癲癇屬于發作性疾病,患者發作無法預知,尤其全面強直-陣孿發作患者潛在危險很大。潛在墜床、發作窒息、呼吸驟停等危險。癲癇患者死亡率是健康人群的 2~5 倍。臨床檢查中經常見到患者發作時由于家屬習慣了患者發作不及時匯報醫務人員,或者家屬不打招呼私自外出等現象,病例 3 患者即屬于這一情況,癲癇發作無法預知,一定要在患者檢查前明確告知全程實施無縫隙交班式陪人管理,外出時家屬之間協商輪流外出,確保病房始終有一名家屬陪同。確實只有一名家屬需要外出時必須匯報護士,同意后方可外出。患者出現發作時,必須匯報醫生處理,嚴密觀察患者呼吸停止及持續時間,行指脈氧檢測,觀察患者缺氧情況,必要時擠壓胸廓,迅速建立靜脈通道。

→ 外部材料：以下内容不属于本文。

## div_unit
module div_unit
(
    input  logic        clk,
    input  logic        rst,
    input  logic        issue,           
    input  logic [2:0]  funct3,          
    input  logic [6:0]  opcode,
    input  logic [4:0]  rd,
    input  logic [5:0]  pd,
    input  logic [2:0]  rob_idx,
    input  logic [31:0] pc,
    input  logic [31:0] ps1_value,
    input  logic [31:0] ps2_value,
    output logic        ready,           
    input  logic        cdb_dequeue,     
    output logic        res_valid,
    output logic [4:0]  res_rd,
    output logic [5:0]  res_pd,
    output logic [2:0]  res_rob_idx,
    output logic [31:0] res_value,
    output logic [31:0] res_rs1_value,
    output logic [31:0] res_rs2_value,
    output logic [31:0] res_pc,
    output logic [31:0] res_pc_next,
    output logic [6:0]  res_opcode
);
rv32i_types::rs_to_div_t rs;
rv32i_types::cdb_entry_t res;
always_comb begin
    rs               = '0;
    rs.valid         = issue;
    rs.funct3        = funct3;
    rs.opcode        = opcode;
    rs.rd            = rd;
    rs.pd            = pd;
    rs.rob_entry_idx = rob_idx;
    rs.pc            = pc;
end
divider_exec div (
    .rs_to_div                  (rs),
    .ps1_value                  (ps1_value),
    .ps2_value                  (ps2_value),
    .clk                        (clk),
    .rst                        (rst),
    .cdb_arb_dequeue            (cdb_dequeue),
    .res_station_select_from_RS (issue),
    .div_queue_result           (res),
    .div_queue_is_full_to_CDB   (res_valid),
    .div_is_ready_to_RS         (ready)
);
  ...
Size: roughly 1700 cells after synthesis, roughly 310 I/O pins, roughly 17000 um^2 of cells after synthesis.
clock: 4.18 ns
lec_check: 0
cap_margin: 40
core_margin: 2
core_utilization: 70
cts_cluster_size: 37
gpl_timing_driven: 1
hold_slack_margin: -0.09
place_density: 0.8
setup_slack_margin: -0.35
slew_margin: 20
tns_end_percent: 55
run.sh (not shown) runs the stock make flow with config.mk's settings and CLKGATE_MAP_FILE=.
The first run completed, yet does not pass: setup timing.
Change:
- ABC_AREA: not set -> 1
- CAP_MARGIN: 40 -> 20
- GPL_TIMING_DRIVEN: 1 -> not set
- HOLD_SLACK_MARGIN: -0.09 -> 0.29
- PLACE_DENSITY: 0.8 -> not set
- SETUP_SLACK_MARGIN: -0.35 -> 0.92
- TNS_END_PERCENT: 55 -> not set
- clock period: 4.18 -> 3.1 ns (I/O delays scaled with it)
=> The new run aborted during global routing (5_1_grt) on GRT-0116. Die area rises by 12%. Synthesized area rises by 12%. Synthesized cell count rises by 48%.
Change:
- ABC_AREA: 1 -> not set
- CTS_CLUSTER_SIZE: 37 -> not set
- HOLD_SLACK_MARGIN: 0.29 -> not set
- SETUP_SLACK_MARGIN: 0.92 -> not set
- clock period: 3.1 -> 3.92 ns (I/O delays scaled with it)
With this change the flow completed and failed the layout checks on setup timing. Synthesized area drops by roughly a tenth. Die area shrinks by roughly a tenth. Synthesized cell count shrinks by a quarter to a third.

Starting RTL as in the previous note.
Settings: LEC_CHECK=0, ABC_AREA=1, CAP_MARGIN=15, CELL_PAD_IN_SITES_DETAIL_PLACEMENT=0, CELL_PAD_IN_SITES_GLOBAL_PLACEMENT=3, CORE_MARGIN=6, CORE_UTILIZATION=70, CTS_CLUSTER_DIAMETER=363, CTS_CLUSTER_SIZE=23, GPL_ROUTABILITY_DRIVEN=1, GPL_TIMING_DRIVEN=1, HOLD_SLACK_MARGIN=-0.05, PLACE_DENSITY_LB_ADDON=0.02, SETUP_SLACK_MARGIN=0.71, SLEW_MARGIN=20, TNS_END_PERCENT=35; clock period 5.58 ns.
The first run died in global placement without I/O (3_1_place_gp_skip_io) with FLW-0024.
Then changed:
==> flow/config.mk (replaced) <==
export PLATFORM = sky130hd
export DESIGN_NAME = div_unit
export DESIGN_NICKNAME = div_unit
export VERILOG_FILES = /design/flow/design.v
export SDC_FILE = /design/flow/constraint.sdc
export NUM_CORES = 4
export LEC_CHECK = 0
export CAP_MARGIN = 40
export CORE_MARGIN = 2
export CORE_UTILIZATION = 70
export CTS_CLUSTER_DIAMETER = 43
export CTS_CLUSTER_SIZE = 31
export GPL_TIMING_DRIVEN = 1
export PLACE_DENSITY_LB_ADDON = 0.28
export SETUP_SLACK_MARGIN = -0.02
export SLEW_MARGIN = 20
export TNS_END_PERCENT = 55
==> flow/constraint.sdc (replaced) <==
create_clock -name core_clock -period 4.2 [get_ports {clk}]
set_input_delay 0.8400 -clock core_clock [delete_from_list [all_inputs] [get_ports {clk}]]
set_output_delay 0.8400 -clock core_clock [all_outputs]
set_load 0.01 [all_outputs]
With this change the flow produced a layout that fails on negative setup slack.
Die area drops by 18%.
Area after synthesis drops by 11%.
Synthesized cell count drops by 32%.
Then changed:
==> flow/config.mk (replaced) <==
export PLATFORM = sky130hd
export DESIGN_NAME = div_unit
export DESIGN_NICKNAME = div_unit
export VERILOG_FILES = /design/flow/design.v
export SDC_FILE = /design/flow/constraint.sdc
export NUM_CORES = 4
export LEC_CHECK = 0
export CAP_MARGIN = 20
export CORE_MARGIN = 2
export CORE_UTILIZATION = 67
export CTS_CLUSTER_SIZE = 37
export HOLD_SLACK_MARGIN = 0.29
export SLEW_MARGIN = 20
==> flow/constraint.sdc (replaced) <==
create_clock -name core_clock -period 3.72 [get_ports {clk}]
set_input_delay 0.7440 -clock core_clock [delete_from_list [all_inputs] [get_ports {clk}]]
set_output_delay 0.7440 -clock core_clock [all_outputs]
set_load 0.01 [all_outputs]
=> The new run completed, yet does not pass: negative setup slack; worst setup slack loses 0.26 ns; sequential power went up by roughly a tenth; power went up by a few percent; design area went up slightly; routed wire length went down by about a fifth; clock skew went down by 0.0063 ns; global-route usage went down by 6.4 points; worst hold slack gains 0.029 ns.
Then changed:
--- a/flow/config.mk
+++ b/flow/config.mk
@@ -10,3 +10,2 @@
-export CORE_UTILIZATION = 67
-export CTS_CLUSTER_SIZE = 37
-export HOLD_SLACK_MARGIN = 0.29
+export CORE_UTILIZATION = 40
+export PLACE_DENSITY = 0.6
==> flow/constraint.sdc (replaced) <==
create_clock -name core_clock -period 5.5 [get_ports {clk}]
set_input_delay 1.1000 -clock core_clock [delete_from_list [all_inputs] [get_ports {clk}]]
set_output_delay 1.1000 -clock core_clock [all_outputs]
set_load 0.01 [all_outputs]
=> Now the flow finished with timing, DRC and antenna clean. First-iteration DRC count decreases by 37%. Routed wire length falls by 5.4%. Cell count goes up by 4.0%. Total power goes down by 33%. Sequential power goes down by 31%.

Starting RTL as in the previous note.
make LEC_CHECK=0 ABC_AREA=1 CAP_MARGIN=0 CELL_PAD_IN_SITES_DETAIL_PLACEMENT=2 CORE_MARGIN=2 CORE_UTILIZATION=62 CTS_CLUSTER_DIAMETER=290 CTS_CLUSTER_SIZE=98 GPL_ROUTABILITY_DRIVEN=0 GPL_TIMING_DRIVEN=0 MAX_ROUTING_LAYER=met4 MIN_ROUTING_LAYER=met2 PLACE_DENSITY=0.68 SLEW_MARGIN=20 TNS_END_PERCENT=40 finish   # period 3.93 ns
The starting point died in 3_5_place_dp with DPL-0033.
Change:
Settings changed: ABC_AREA 1 to not set, CAP_MARGIN 0 to 20, CELL_PAD_IN_SITES_DETAIL_PLACEMENT 2 to not set, CORE_UTILIZATION 62 to 40, CTS_CLUSTER_DIAMETER 290 to not set, CTS_CLUSTER_SIZE 98 to not set, GPL_ROUTABILITY_DRIVEN 0 to not set, GPL_TIMING_DRIVEN 0 to not set, MAX_ROUTING_LAYER met4 to not set, MIN_ROUTING_LAYER met2 to not set, PLACE_DENSITY 0.68 to 0.6, TNS_END_PERCENT 40 to not set.
Clock period 3.93 ns to 5.38 ns, I/O delays scaled along.
With this change the flow completed without violations.
Die area increases by about 38%.
Synthesized area goes down by about 10%.
Synthesized cell count went down by 32%.
Change:
Settings changed: CAP_MARGIN 20 to 10, CORE_UTILIZATION 40 to 72, PLACE_DENSITY 0.6 to not set, SETUP_SLACK_MARGIN set to -0.36.
Clock period 5.38 ns to 3.59 ns, I/O delays scaled along.
Effect:
- Now the flow stopped in 5_1_grt on ODB-0269
- die area decreases by 44%
- synthesized cell count stays the same
- synthesized area does not change

Setup of harbor:
div_unit again, from the RTL that the note above started with.
==> flow/config.mk <==
export PLATFORM = sky130hd
export DESIGN_NAME = div_unit
export DESIGN_NICKNAME = div_unit
export VERILOG_FILES = /design/flow/design.v
export SDC_FILE = /design/flow/constraint.sdc
export NUM_CORES = 4
export LEC_CHECK = 0
export CAP_MARGIN = 40
export CORE_MARGIN = 2
export CORE_UTILIZATION = 70
export CTS_CLUSTER_SIZE = 37
export GPL_TIMING_DRIVEN = 1
export PLACE_DENSITY = 0.8
export SETUP_SLACK_MARGIN = 0.31
export SLEW_MARGIN = 20
export TNS_END_PERCENT = 55
==> flow/constraint.sdc <==
create_clock -name core_clock -period 4.88 [get_ports {clk}]
set_input_delay 0.9760 -clock core_clock [delete_from_list [all_inputs] [get_ports {clk}]]
set_output_delay 0.9760 -clock core_clock [all_outputs]
set_load 0.01 [all_outputs]
harbor: complete, dirty (setup timing)
The following lists how violet was set up differently from harbor:
Settings: changing CAP_MARGIN from 40 to 20; changing CORE_UTILIZATION from 70 to 64; removing GPL_TIMING_DRIVEN (formerly 1); removing CTS_CLUSTER_SIZE (formerly 37); removing TNS_END_PERCENT (formerly 55); removing SETUP_SLACK_MARGIN (formerly 0.31); removing PLACE_DENSITY (formerly 0.8); changing the clock period (ns, I/O delays scaled along) from 4.88 to 3.72.
## What came out
Cmp harbor and violet / routed length per instance / higher: harbor. [compare] base=harbor new=violet: detailed-routing iteration count for the pre-antenna-repair pass has decreased, peak fanout along the critical path down 1, worst hold slack went up, count of buffers not belonging to the clock network in the layout higher, number of setup violations in the final report went up. Nothing crashed in violet and all stages finished; the problem is that the final layout failed, the offending checks being setup timing. The sequential power share reported for violet is smaller than that of harbor by 2.4 points. Relative to harbor, the routed wire length measured on violet has decreased slightly. violet vs harbor: count of cells resized by post-cts repair up by more than 100%. Looking at clock network power share, violet sits 1.2 points higher than harbor does.
The following lists how juniper was set up differently from violet:
Settings: putting ABC_AREA at 0 where nothing was set; swapping 64 for 70 in CORE_UTILIZATION; putting CTS_CLUSTER_SIZE at 36 where nothing was set; putting CTS_CLUSTER_DIAMETER at 201 where nothing was set; putting SETUP_SLACK_MARGIN at 0.94 where nothing was set; putting HOLD_SLACK_MARGIN at -0.08 where nothing was set; swapping 3.72 for 3.23 in the clock period (ns, I/O delays scaled along).
The higher total of cells resized after clock tree synthesis of violet and juniper is in juniper.
juniper: it failed during global routing, and the tool reported GRT-0116.
juniper -> violet: area fraction in compound gates after synthesis flat
In juniper the setup slack at placement turned out 0.48 ns lower than in violet.
Of juniper and violet, it is juniper that has the higher HPWL after detailed placement.
Floorplan net count: violet vs juniper identical
Power and IR drop assume default switching activity.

臨床上暈厥與癲癇的鑒別診斷很困難。病例 4 患者其實屬于心源性疾病,門診以“發作性意識不清原因待查?癲癇?”收入院。但在臨床實際工作中神經科醫護習慣性思維很容易出現慣性識別患者病情變化,加之該患者入院時病史提供在外院口服 AEDs 半年,因此該例患者出現猝倒發作后醫護均未能關注到 VEEG 和 ECG 變化,給與吸氧處理。王碧等[4]報道,一些閱圖人員對 EEG 以外的監測指標如心電、肌電及眼動的變化關注不夠,可能導致疾病的誤診誤治,甚至嚴重的后果。王薇薇等[5]建議 VEEG 監測時均應同步監測 ECG,VEEG 檢查的患者出現暈厥發作一定要同時關注 ECG 變化,隨時做好突發心臟停搏的急救準備。
目前很多單位尚做不到全程實時閱圖,一線護士可以全程巡視,但觀察中由于專業知識的欠缺,無法進行預見性護理。徐鴻儒等[6]研究表明護理指導能明顯改善 EEG 質量。視頻回放閱圖分析可以再現工作現場,通過查看 EEG 圖像質量及視頻資料,尋找隱患原因,進行相關 EEG 知識普及,提高護理人員正確識別異常 EEG 水平,制定措施,持續質量改進,防止不良情況再次發生,更可以改善 VEEG 監測過程安全管理質量,是 EEG 過程質量管理的有效方法。